La présidente du tribunal a rappelé que Bastit, lors de l’audience, a exprimé avoir perçu « la colère » de Yann, sans pour autant mesurer la gravité des actes commis. Cette dissociation entre la reconnaissance formelle des faits et la persistance de comportements à risque a pesé dans la décision du tribunal, qui a infligé une peine bien supérieure aux deux ans de prison ferme requis par le parquet.

Et maintenant ?

William Bastit, désormais interdit d’exercer toute activité avec des mineurs, devra suivre une injonction de soins. La question de l’efficacité de cette mesure reste en suspens, d’autant que certains faits sont prescrits et que toutes les victimes n’ont pas souhaité porter plainte. Les autorités sportives pourraient être amenées à se prononcer sur d’éventuelles sanctions disciplinaires supplémentaires contre Bastit, dont le cas rappelle les risques liés aux positions d’influence au sein des associations sportives.

Ce jugement intervient dans un contexte de vigilance accrue sur les abus dans le milieu sportif, où les structures locales jouent un rôle clé dans la détection et la prévention des dérives. Reste à savoir si cette affaire incitera d’autres victimes à se manifester ou si les mécanismes de signalement dans les clubs devront être renforcés pour éviter de nouveaux cas similaires.

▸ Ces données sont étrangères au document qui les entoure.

===== src/rtl/conv_sample_seq.sv =====
// conv_sample_seq: per-sample conv sequencer (init/exec/drain/fin/out) plus weight/bias load addressing
module conv_sample_seq #(
  parameter int CORE_LAT = 2,
  parameter int F_NUM    = 16
) (
  input  logic        clk,
  input  logic        rst_n,
  input  logic        run,
  input  logic        wwrite,
  input  logic        bwrite,
  input  logic        src_valid,
  input  logic        src_ready,
  input  logic        s_init,
  output logic        s_fin,
  output logic        k_init,
  output logic        exec,
  output logic [11:0] ia,
  output logic        k_fin,
  output logic [3:0]  ra,
  output logic        outr,
  output logic [11:0] oa,
  output logic [3:0]  kn,
  output logic [9:0]  prm_a,
  output logic [9:0]  wa,
  output logic        busy,
  input  logic [3:0]  id,
  input  logic [9:0]  is,
  input  logic [4:0]  ih,
  input  logic [4:0]  iw,
  input  logic [3:0]  od,
  input  logic [9:0]  os,
  input  logic [4:0]  oh,
  input  logic [4:0]  ow,
  input  logic [9:0]  fs,
  input  logic [9:0]  ks,
  input  logic [4:0]  kh,
  input  logic [4:0]  kw
);
  typedef enum logic [2:0] {IDLE, INIT, EXEC, DRAIN, FIN, OUT, DONE} state_t;
  state_t state_q, state_d;
  logic [3:0]  c_q, c_d;
  logic [4:0]  ky_q, ky_d, kx_q, kx_d, oy_q, oy_d, ox_q, ox_d, j_q, j_d;
  logic [7:0]  dcnt_q, dcnt_d;
  logic [11:0] irow_q, irow_d, ipix_q, ipix_d, ich_q, ich_d, ikrow_q, ikrow_d;
  logic [11:0] opix_q, opix_d, oacc_q, oacc_d;
  logic [9:0]  wch_q, wch_d;
  logic        k_init_q, k_init_d, exec_q, exec_d, k_fin_q, k_fin_d, outr_q, outr_d;
  logic        s_fin_q, s_fin_d, busy_q, busy_d;
  logic [11:0] ia_q, ia_d, oa_q, oa_d;
  logic [9:0]  wa_q, wa_d, prm_a_q, prm_a_d;
  logic [3:0]  ra_q, ra_d, kn_q, kn_d;
  logic        cfg_ok, load, beat, wrap;
  assign cfg_ok = (od != 4'd0) && (5'(od) <= 5'(F_NUM)) && (ih >= kh);
  assign load   = (state_q == IDLE) && !run && (wwrite || bwrite);
  assign beat   = load && src_valid && src_ready;
  assign wrap   = bwrite || (prm_a_q == fs - 10'd1);
  always_comb begin
    state_d = state_q;
    c_d     = c_q;
    ky_d    = ky_q;
    kx_d    = kx_q;
    oy_d    = oy_q;
    ox_d    = ox_q;
    j_d     = j_q;
    dcnt_d  = dcnt_q;
    irow_d  = irow_q;
    ipix_d  = ipix_q;
    ich_d   = ich_q;
    ikrow_d = ikrow_q;
    opix_d  = opix_q;
    oacc_d  = oacc_q;
    wch_d   = wch_q;
    ia_d    = 12'd0;
    wa_d    = 10'd0;
    ra_d    = 4'd0;
    outr_d  = 1'b0;
    oa_d    = 12'd0;
    unique case (state_q)
      IDLE: if (s_init && run && cfg_ok) begin
        state_d = INIT;
        oy_d    = 5'd0;
        ox_d    = 5'd0;
        irow_d  = 12'd0;
        ipix_d  = 12'd0;
        opix_d  = 12'd0;
      end
      INIT: begin
        state_d = EXEC;
        c_d     = 4'd0;
        ky_d    = 5'd0;
        kx_d    = 5'd0;
        ich_d   = ipix_q;
        ikrow_d = ipix_q;
        wch_d   = 10'd0;
        ia_d    = ipix_q;
      end
      EXEC: if (kx_q != kw - 5'd1) begin
        kx_d = kx_q + 5'd1;
        ia_d = ia_q + 12'd1;
        wa_d = wa_q + 10'd1;
      end else if (ky_q != kh - 5'd1) begin
        kx_d    = 5'd0;
        ky_d    = ky_q + 5'd1;
        ikrow_d = ikrow_q + 12'(iw);
        ia_d    = ikrow_d;
        wa_d    = wa_q + 10'd1;
      end else if (c_q != id - 4'd1) begin
        kx_d    = 5'd0;
        ky_d    = 5'd0;
        c_d     = c_q + 4'd1;
        ich_d   = ich_q + 12'(is);
        ikrow_d = ich_d;
        ia_d    = ich_d;
        wch_d   = wch_q + ks;
        wa_d    = wch_d;
      end else begin
        state_d = (CORE_LAT == 0) ? FIN : DRAIN;
        dcnt_d  = 8'd0;
      end
      DRAIN: begin
        dcnt_d  = dcnt_q + 8'd1;
        state_d = (dcnt_q == 8'(CORE_LAT - 1)) ? FIN : DRAIN;
      end
      FIN: begin
        state_d = OUT;
        j_d     = 5'd0;
        oacc_d  = opix_q;
      end
      OUT: if (j_q == {1'b0, od}) begin
        opix_d = opix_q + 12'd1;
        if (ox_q == ow - 5'd1) begin
          ox_d   = 5'd0;
          oy_d   = oy_q + 5'd1;
          irow_d = irow_q + 12'(iw);
          ipix_d = irow_d;
        end else begin
          ox_d   = ox_q + 5'd1;
          ipix_d = ipix_q + 12'd1;
        end
        state_d = (oy_d == oh) ? DONE : INIT;
      end else begin
        // result write trails the ra select by one cycle to match the registered sum[ra]
        j_d    = j_q + 5'd1;
        ra_d   = (j_d < {1'b0, od}) ? j_d[3:0] : 4'd0;
        outr_d = 1'b1;
        oa_d   = oacc_q;
        oacc_d = oacc_q + 12'(os);
      end
      DONE: state_d = IDLE;
      default: state_d = IDLE;
    endcase
    k_init_d = state_d == INIT;
    exec_d   = state_d == EXEC;
    k_fin_d  = state_d == FIN;
    s_fin_d  = state_d == DONE;
    busy_d   = (state_d != IDLE) && (state_d != DONE);
    kn_d     = !(wwrite || bwrite) ? 4'd0 : (beat && wrap) ? kn_q + 4'd1 : kn_q;
    prm_a_d  = !(wwrite || bwrite) ? 10'd0 : !beat ? prm_a_q : wrap ? 10'd0 : prm_a_q + 10'd1;
  end
  always_ff @(posedge clk or negedge rst_n) begin
    if (!rst_n) begin
      state_q  <= IDLE;
      c_q      <= '0;
      ky_q     <= '0;
      kx_q     <= '0;
      oy_q     <= '0;
      ox_q     <= '0;
      j_q      <= '0;
      dcnt_q   <= '0;
      irow_q   <= '0;
      ipix_q   <= '0;
      ich_q    <= '0;
      ikrow_q  <= '0;
      opix_q   <= '0;
      oacc_q   <= '0;
      wch_q    <= '0;
      k_init_q <= 1'b0;
      exec_q   <= 1'b0;
      k_fin_q  <= 1'b0;
      outr_q   <= 1'b0;
      s_fin_q  <= 1'b0;
      busy_q   <= 1'b0;
      ia_q     <= '0;
      oa_q     <= '0;
      wa_q     <= '0;
      ra_q     <= '0;
      kn_q     <= '0;
      prm_a_q  <= '0;
    end else begin
      state_q  <= state_d;
      c_q      <= c_d;
      ky_q     <= ky_d;
      kx_q     <= kx_d;
      oy_q     <= oy_d;
      ox_q     <= ox_d;
      j_q      <= j_d;
      dcnt_q   <= dcnt_d;
      irow_q   <= irow_d;
      ipix_q   <= ipix_d;
      ich_q    <= ich_d;
      ikrow_q  <= ikrow_d;
      opix_q   <= opix_d;
      oacc_q   <= oacc_d;
      wch_q    <= wch_d;
      k_init_q <= k_init_d;
      exec_q   <= exec_d;
      k_fin_q  <= k_fin_d;
      outr_q   <= outr_d;
      s_fin_q  <= s_fin_d;
      busy_q   <= busy_d;
      ia_q     <= ia_d;
      oa_q     <= oa_d;
      wa_q     <= wa_d;
      ra_q     <= ra_d;
      kn_q     <= kn_d;
      prm_a_q  <= prm_a_d;
    end
  end
  assign s_fin  = s_fin_q;
  assign k_init = k_init_q;
  assign exec   = exec_q;
  assign ia     = ia_q;
  assign k_fin  = k_fin_q;
  assign ra     = ra_q;
  assign outr   = outr_q;
  assign oa     = oa_q;
  assign kn     = kn_q;
  assign prm_a  = prm_a_q;
  assign wa     = wa_q;
  assign busy   = busy_q;
endmodule


===== config.mk =====
export PLATFORM = sky130hd
export DESIGN_NAME = conv_sample_seq
export DESIGN_NICKNAME = d
export VERILOG_FILES = /design/src/rtl/conv_sample_seq.sv
export SDC_FILE = /design/constraint.sdc
export NUM_CORES = 1
export LEC_CHECK = 0
export ABC_AREA = 0
export CAP_MARGIN = 10
export CORE_ASPECT_RATIO = 0.8
export CORE_UTILIZATION = 45
export CTS_CLUSTER_DIAMETER = 150
export DETAILED_ROUTE_END_ITERATION = 6
export PLACE_DENSITY = 0.67
export SLEW_MARGIN = 30
export SYNTH_ARGS = -nofsm -noshare
export SYNTH_HDL_FRONTEND = slang
export SYNTH_SLANG_ARGS = --single-unit

===== constraint.sdc =====
create_clock -name clk -period 6.2 [get_ports clk]
set_input_delay 1.24 -clock clk [delete_from_list [all_inputs] [get_ports clk]]
set_output_delay 1.24 -clock clk [all_outputs]
set_load 0.03 [all_outputs]

==> summary.md <==
| Metric | Value |
|---|---|
| Multi-input gate area | `about 6600 µm²` |
| I/O pin count | `144` |
| First element of the critical path | `kh[0]` |
| Most used DFF post-synth | `dfrtp_1` |
| Slew headroom | `between 40% and 50%` |
| Drt total wl | `29.31 mm` |
| Setup_tns | `0 ns` |
| Die Span X | `180.5 µm` |
| Max clock buf depth | `2` |
| Clock Skew | `0.007678 ns` |
| Crit Path Max Fanout | `26` |
| Comb pwr share | `between 30 and 40%` |
| Vias in the first global route | `9170` |
| Die height | `144.8 µm` |
| Post-route total power | `0.004000 W` |
| Post-synth EDFFs | `0` |
| WS Path Type | `primary input to flip-flop` |
| Total gr overflow | `0` |
| Sequential power share | `39.4%` |
| Switching share of power | `36.24%` |
| Setup bufs post-CTS | `0` |
| Initial antenna violation count | `0` |
| Port bufs | `143` |
| Share of the synthesized area in the top cell type | `~39%` |
| Crit start category | `primary input` |
| Routability cong. | `0.8618` |
| Synthesized area | `11470 µm²` |
| Proportion of power drawn by the clock network | `a little over a quarter` |
| Status | `finished clean` |
| CTS-repair resized insts | `0` |
| Row count | `51` |
| Leakage | `approximately 6.4 nW` |
| Drt first pass iters | `7` |
| Initial Util | `46.44%` |
| Via density per instance | `5.612` |
| R2r startpoint | `ky_q[3]$_DFFE_PN0P_` |
| Final nets | `1591` |
| Core area | `24690 µm²` |
| Async S/R FF share, synth | `100.0%` |
| Leading area contributor after synthesis | `dfrtp_1` |
| Yosys reg bits | `180` |
| Measured slew at the worst slew-check pin | `roughly 0.8 ns` |
| Achievable Freq | `around 230 MHz` |
| Post-Syn Instances | `roughly 1300` |
| CP arrival | `approximately 4.7 ns` |
| Antenna-violating nets left | `0` |
| GRT Total Usage | `a little under a quarter` |
| Pin count of the biggest net entering global routing | `181` |
| Final hold vios | `0` |
| Setup crit end kind | `flip-flop` |
| First-pass GRT wire length | `47.96 mm` |
| P&R area growth vs syn | `20.44%` |
| Max Slew Vio Count | `0` |
| Required time worst endpoint | `6.52 ns` |
| Synth cell types | `about 70` |
| Switching power | `0.001450 W` |
| Final setup vio count | `0` |
| Register Area | `4504 µm²` |
| Die area | `around 26000 µm²` |
| FILL cells | `between 2000 and 2500` |
| Wire length per cell | `16.61 µm` |
| Sequential share of the synthesized area | `39.28%` |
| DRC | `0` |
| Final core occ | `55.94%` |
| Top post-synthesis cells by area | `dfrtp_1, ha_1, o21ai_0` |
| Max Cap Violations | `0` |
| Fin crit share | `a little under three quarters` |
| Clock Sinks | `180` |
| TritonCTS clock tree | `built` |
| Cts-stage hold buffer count | `0` |
| Final worst setup slack | `between 1.5 and 2 ns` |
| TritonCTS Buffers | `17` |
| Hold wc startpoint | `wch_q[7]$_DFFE_PN0P_` |
| Setup slack after placement | `~1.4 ns` |
| Worst-Skew Late Latency | `0.44 ns` |
| Clock root buffer | `clkbuf_16` |
| Clk slew on worst S/H paths | `0.07 ns` |
| Hold Crit Class | `flip-flop to flip-flop` |
| Syn nets | `1465` |
| Pwr/cell area | `289.6 nW/µm²` |
| Vias | `9906` |
| RSZ-0062 raised after global routing | `no` |
| DRT iter0 DRCs | `830` |
| Maximum vdd drop | `0.2235 mV` |
| Share of cells above drive strength 1 | `between 4 and 5%` |
| YS warnings | `0` |
| Hold slack | `0.4862 ns` |
| H-tree depth | `4` |
| Min Tclk post-route | `~4.4 ns` |
| Post-synthesis area per instance | `8.775 µm²` |
| Internal power | `0.002550 W` |
| HPWL Detailed | `21.31 mm` |
critical path: stages:
cell             delay [ns]
clkdlybuf4s50_1        0.58
inv_1                  0.08
ha_1                   0.24
nand2b_1               0.17
o211a_1                0.13
o31a_1                 0.34
nor3b_2                0.59
and3_1                 0.61
nor2_1                 0.17
buf_4                  0.27
mux2_2                 0.30
per-stage QoR:
stage,instance area (µm²),cells
2_1_floorplan,11470,1307
3_3_place_gp,13210,1731
4_1_cts,13780,1763
3_5_place_dp,13210,1731
5_1_grt,13810,1764
6_report,13810,1765
power groups by stage:
stage                     combinational, W  clock (W)  sequential (W)
after floorplan                   0.000836          0         0.00163
after global placement             0.00131          0         0.00159
after detailed placement           0.00134          0         0.00159
after CTS                          0.00135    0.00110         0.00157
after global routing               0.00150    0.00114         0.00160
final                              0.00135    0.00108         0.00158
layer usage:
| metal | global-route usage [%] | vias to the layer above | routed length, µm |
|---|---|---|---|
| li1 | - | 4885 | - |
| met2 | 34.17 | 302 | 12330 |
| met5 | 0 | - | 0 |
| met1 | 34.74 | 4695 | 15090 |
| met4 | 6.298 | 0 | 304 |
| met3 | 3.604 | 24 | 1594 |
Yosys cell counts (all sizes together), types with 5 or more instances:
| library cell | number |
|---|---|
| mux2i | 10 |
| nor2 | 102 |
| nor3 | 30 |
| or2 | 5 |
| a21oi | 64 |
| mux2 | 6 |
| and3 | 27 |
| o211ai | 8 |
| a21o | 23 |
| a31oi | 11 |
| o21bai | 7 |
| nand4 | 20 |
| dfrtp | 180 |
| o31ai | 12 |
| o21a | 8 |
| o21ai | 144 |
| nor2b | 14 |
| and2 | 19 |
| ha | 67 |
| xor2 | 64 |
| clkbuf | 44 |
| o211a | 5 |
| inv | 54 |
| nand2 | 156 |
| fa | 5 |
| nand2b | 18 |
| or3 | 11 |
| xnor2 | 57 |
| nand3 | 44 |
| nand3b | 5 |
| a22o | 9 |
| nor3b | 5 |
| o22ai | 9 |
area by class of cell:
class	instances	area share [%]
clock buffer	22	3.433
timing repair buffer	154	11.20
clock inverter	10	0.7246
inverter	54	1.467
multi-input combinational	1026	47.66
antenna	1	0.01812
tap	318	2.880
sequential	180	32.61
final timing paths:
kind                                              to  slack, ns  cells after the start
min in group asynchronous       wch_q[9]$_DFFE_PN0P_       0.78                      2
worst min-delay path            wch_q[7]$_DFFE_PN0P_       0.49                      2
worst max-delay path            ich_q[1]$_DFFE_PN0P_       1.78                     11
worst max register to register  ich_q[1]$_DFFE_PN0P_       3.06                      8
worst min register to register  wch_q[7]$_DFFE_PN0P_       0.49                      2
max in group asynchronous            ra[3]$_DFF_PN0_       4.55                      3
state kept, by name, indices dropped and copies added, names as in the netlist, 12 cells and up:
signal   count
oa          12
ipix_q      12
opix_q      12
oacc_q      12
ia          12
ikrow_q     12
ich_q       12
irow_q      12
logic make-up (layout without fill, tap and decap cells):
logic type      Yosys count  in the layout  share of synthesized area (%)
buf+inv                 101            240                          3.338
mux                      16             16                          1.462
other cells               0              1                              0
simple gates            474            474                          20.00
compound gates          343            343                          18.50
fa+ha+maj                72             72                          8.182
flops                   180            180                          39.28
xor+xnor                121            121                          9.241
placed cells by master, fill, tap and decap left out, types with 44 or more instances in the layout:
cell type,Yosys,final
ha_1,67,67
nor2_1,102,102
nand3_1,44,44
o21ai_0,142,142
xor2_1,64,64
a21oi_1,64,64
clkdlybuf4s50_1,0,142
inv_1,54,54
nand2_1,156,156
xnor2_1,57,57
dfrtp_1,180,180
No activity file was read; power rests on OpenSTA's default activity.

Le tribunal a considéré que la « durée et la répétition des faits », ainsi que le profil du prévenu — ancien cadre influent et formateur pour mineurs — justifiaient une peine plus lourde que les deux ans de prison ferme requis par le parquet. La présidente a également souligné que, sans la révélation des faits en 2024, Bastit aurait probablement continué ses agissements.